USFDA nod to Takeda TAKHZYRO to prevent Hereditary Angioedema attacks in children 2 years of age and older
Hereditary angioedema (HAE) is a rare genetic disorder that results in recurring attacks of edema - swelling - in various parts of the body, including the abdomen, face, feet, genitals, hands and throat.
Osaka: Takeda has announced that the U.S. Food and Drug Administration (FDA) has approved the supplemental Biologics License Application (sBLA) for the expanded use of TAKHZYRO (lanadelumab-flyo) for prophylaxis to prevent attacks of hereditary angioedema (HAE) in pediatric patients 2 to <12 years of age.
"Prior to today’s approval, the only approved routine prophylaxis treatment options for children 6 to <12 years of age required dosing every three to four days, and children with HAE 2 to <6 years of age had no approved prophylaxis treatment, making TAKHZYRO the first prophylaxis treatment for this age group. The recommended dose is 150 mg/1 mL solution in a single-dose prefilled syringe every four weeks in patients 2 to <6 years of age and every two weeks in patients 6 to <12 years of age," the company stated.

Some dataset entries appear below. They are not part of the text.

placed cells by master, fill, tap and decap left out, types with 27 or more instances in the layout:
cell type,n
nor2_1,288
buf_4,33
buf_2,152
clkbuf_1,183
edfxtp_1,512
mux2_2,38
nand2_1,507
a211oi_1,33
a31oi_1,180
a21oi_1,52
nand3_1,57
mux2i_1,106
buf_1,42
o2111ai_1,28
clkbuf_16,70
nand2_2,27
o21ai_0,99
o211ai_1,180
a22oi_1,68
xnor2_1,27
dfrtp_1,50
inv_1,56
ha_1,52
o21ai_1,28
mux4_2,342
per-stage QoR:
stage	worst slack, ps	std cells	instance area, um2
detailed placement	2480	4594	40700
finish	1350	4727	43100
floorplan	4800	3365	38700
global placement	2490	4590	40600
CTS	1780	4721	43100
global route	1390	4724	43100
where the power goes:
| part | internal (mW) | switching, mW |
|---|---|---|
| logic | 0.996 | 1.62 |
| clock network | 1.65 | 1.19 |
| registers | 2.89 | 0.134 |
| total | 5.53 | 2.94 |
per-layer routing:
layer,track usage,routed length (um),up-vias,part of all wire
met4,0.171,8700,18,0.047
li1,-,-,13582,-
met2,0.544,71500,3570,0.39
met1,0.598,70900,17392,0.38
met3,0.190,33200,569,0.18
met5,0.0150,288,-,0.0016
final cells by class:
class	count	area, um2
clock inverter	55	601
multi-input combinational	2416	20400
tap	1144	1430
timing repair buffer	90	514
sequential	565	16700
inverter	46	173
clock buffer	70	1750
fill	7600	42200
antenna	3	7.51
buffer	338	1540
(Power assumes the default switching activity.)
--- src/rtl/descriptor_fetch_unit.sv ---
module descriptor_fetch_unit
    import dfu_pkg::*;
#(
    parameter int AW       = 32,
    parameter int TOT_W    = 12,
    parameter int FLAG_LSB = 16,
    parameter int EOL_BIT  = 20
) (
    input  logic             clk,
    input  logic             rst_n,
    input  logic             fetch_req,
    input  logic [AW-1:0]    chain_head,
    output logic             busy,
    output logic             done,
    output logic             mem_req,
    output logic [AW-1:0]    mem_addr,
    input  logic             mem_ack,
    input  logic [31:0]      mem_rdata,
    input  logic             wb_strobe,
    input  logic             wb_size_en,
    input  logic             wb_desc_mode,
    input  logic [TOT_W-1:0] wb_count,
    output logic [3:0]       ch_flags,
    output logic [TOT_W-1:0] ch_total,
    output logic [AW-1:0]    ch_src,
    output logic [AW-1:0]    ch_dst,
    output logic [AW-1:0]    active_desc,
    output logic [AW-1:0]    link_ptr,
    output logic             more_follow
);
    logic             beat_w;
    logic             last_w;
    logic [IDX_W-1:0] idx_w;
    logic [AW-1:0]    base_w;

    dfu_sequencer #(.AW(AW)) u_seq (
        .clk        (clk),
        .rst_n      (rst_n),
        .fetch_req  (fetch_req),
        .chain_head (chain_head),
        .mem_ack    (mem_ack),
        .mem_req    (mem_req),
        .mem_addr   (mem_addr),
        .beat       (beat_w),
        .last_beat  (last_w),
        .word_idx   (idx_w),
        .base       (base_w),
        .busy       (busy),
        .done       (done)
    );

    dfu_field_stage #(
        .AW       (AW),
        .TOT_W    (TOT_W),
        .FLAG_LSB (FLAG_LSB),
        .EOL_BIT  (EOL_BIT)
    ) u_fields (
        .clk          (clk),
        .rst_n        (rst_n),
        .beat         (beat_w),
        .last_beat    (last_w),
        .word_idx     (idx_w),
        .rdata        (mem_rdata),
        .base         (base_w),
        .idle         (!busy),
        .wb_strobe    (wb_strobe),
        .wb_size_en   (wb_size_en),
        .wb_desc_mode (wb_desc_mode),
        .wb_count     (wb_count),
        .ch_flags     (ch_flags),
        .ch_total     (ch_total),
        .ch_src       (ch_src),
        .ch_dst       (ch_dst),
        .active_desc  (active_desc),
        .link_ptr     (link_ptr),
        .more_follow  (more_follow)
    );


    done_after_ack_chk: assert property (@(posedge clk) disable iff (!rst_n)
        done |-> ($past(mem_ack) && $past(mem_req)));


    idle_quiet_chk: assert property (@(posedge clk) disable iff (!rst_n)
        !busy |-> !mem_req);
endmodule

HAE attacks can involve serious and debilitating swelling in the abdomen, face, feet, genitals, hands and throat. Potentially fatal upper airway angioedema has been reported in patients as young as 3 years of age. In a survey from 2017 (N=445), the average HAE diagnosis took an average of 8.4 years after symptom onset. In this study of patients with HAE, 50% experienced anxiety, 34% had difficulty with social activity and 58% reported symptoms negatively affected career advancement.
“Today’s approval for TAKHZYRO in pediatric patients as young as 2 years of age brings a welcome and important addition to treatment options available for children living with HAE,” said Anthony Castaldo, president and CEO of the U.S. Hereditary Angioedema Association (HAEA).
The sBLA approval was supported by extrapolation of efficacy data from the HELP Study, a Phase 3 trial that included patients 12 to <18 years of age, and additional pharmacokinetic analyses showing similar drug exposures between adults and pediatric patients, as well as safety and pharmacodynamic data from the SPRING Study, an open-label Phase 3 trial in 21 HAE patients 2 to <12 years of age. The primary objectives of the SPRING Study were the safety and pharmacokinetics of TAKHZYRO.The prevention of HAE attacks was measured as a secondary objective.TAKHZYRO reduced the rate of HAE attacks in pediatric patients by a mean of 94.8% compared to baseline, from 1.84 attacks per month to 0.08 attacks during the 52-week treatment period (N=21). The majority of patients (76.2%, n=16) were attack-free with an average of 99.5% attack-free days. These efficacy results are from an open-label, non-controlled trial, and the study was not designed for statistical hypothesis testing. Further confirmatory studies are required to draw any conclusions from these data.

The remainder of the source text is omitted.